I was asked by a friend to provide a character reference this week. The guy has become tired of running his own business and decided to apply for a management job instead. The job is in a sector he has empathy with but as he told me; ' I’m not fooling myself into thinking I’m going to get it, or that I’m even qualified to do the job but it interests me and I thought I've got nothing to lose in giving it a bash.'
So was I right to refuse to provide a reference? It seemed to me that he was more interested in leaving where he was than in demonstrating, even to me, why he was the perfect man for the job he's after. Furthermore, knowing the person who is retiring and creating the vacancy, I just can't see my friend being happy moving into the empty seat. It involves too much bureaucracy!

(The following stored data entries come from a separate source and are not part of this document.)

===== flow/design.v =====
`timescale 1ns/1ns
module vga_driver
(
						input    		 clk_25m,       
						input    		 rst_n,
						input   [23:0]  vga_data,
						output			 vga_dclk,   	 
						output			 vga_blank,		 
						output			 vga_sync,		 
						output			 vga_hs,	    	 
						output			 vga_vs,	    	 
						output			 vga_en,			 
						output  [23:0]	 vga_rgb,		 
						output			 vga_request,	 
						output  [11:0]  vga_xpos,		 
						output  [11:0]	 vga_ypos       
);
reg [11:0] hcnt; 
always @ (posedge clk_25m or negedge rst_n)
begin
	if (!rst_n)
		hcnt <= 12'd0;
	else
		begin
        if(hcnt < 12'd1040 - 1'b1)		 
            hcnt <= hcnt + 1'b1;
        else
            hcnt <= 12'd0;
		end
end 
assign	vga_hs = (hcnt <= 12'd120 - 1'b1) ? 1'b0 : 1'b1;
reg [11:0] vcnt;
always@(posedge clk_25m or negedge rst_n)
begin
	if (!rst_n)
		vcnt <= 12'b0;
	else if(hcnt == 12'd1040 - 1'b1)		 
		begin
		if(vcnt < 12'd666 - 1'b1)		 
			vcnt <= vcnt + 1'b1;
		else
			vcnt <= 12'd0;
		end
end
assign	vga_vs = (vcnt <= 12'd6 - 1'b1) ? 1'b0 : 1'b1;
assign	vga_dclk = ~clk_25m;
assign	vga_blank = vga_hs & vga_vs;		
assign	vga_sync = 1'b0;
assign	vga_en		=	(hcnt >= 12'd120 + 12'd64  && hcnt < 12'd120 + 12'd64 + 12'd800) && (vcnt >= 12'd6 + 12'd23  && vcnt < 12'd6 + 12'd23 + 12'd600) ? 1'b1 : 1'b0;
assign	vga_rgb 	= 	vga_en ? vga_data : 24'h000000;	 
localparam	H_AHEAD = 	12'd1;
assign	vga_request	=	(hcnt >= 12'd120 + 12'd64 - H_AHEAD && hcnt < 12'd120 + 12'd64 + 12'd800 - H_AHEAD) && (vcnt >= 12'd6 + 12'd23 && vcnt < 12'd6 + 12'd23 + 12'd600)  ? 1'b1 : 1'b0;
assign	vga_xpos	= 	vga_request ? (hcnt - (12'd120 + 12'd64 - H_AHEAD)) : 12'd0;
assign	vga_ypos	= 	vga_request ? (vcnt - (12'd6 + 12'd23)) : 12'd0;
endmodule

Needless to say he's now quoting Mark Twain at me and accusing me of not being supportive in his time of need. My suggestion that he would do better to conquer his business challenges than run away and get a job touched a nerve. I'm probably now off his Christmas card list.
What he doesn't know is that over the past 21 years of self employment and running my own businesses, I too have had the urge to run away on perhaps three occasions. I too have filled in application forms for jobs, not because I want them, but because the pain of self employment, right then, was becoming too much. For me, filling in the form was usually enough; I threw them in the bin rather than post them and felt better for the flirtation with change.
I know many people who have fled from the pain of their current situation rather than face and conquer it. In every case, they have come to regret the move. Some have even turned the clock back and gone back, others could not and became stuck and very unhappy.
So, would you have lied and written a glowing reference or would you have refused, explained why and recognised the subsequent rejection as the price you have to pay for being honest?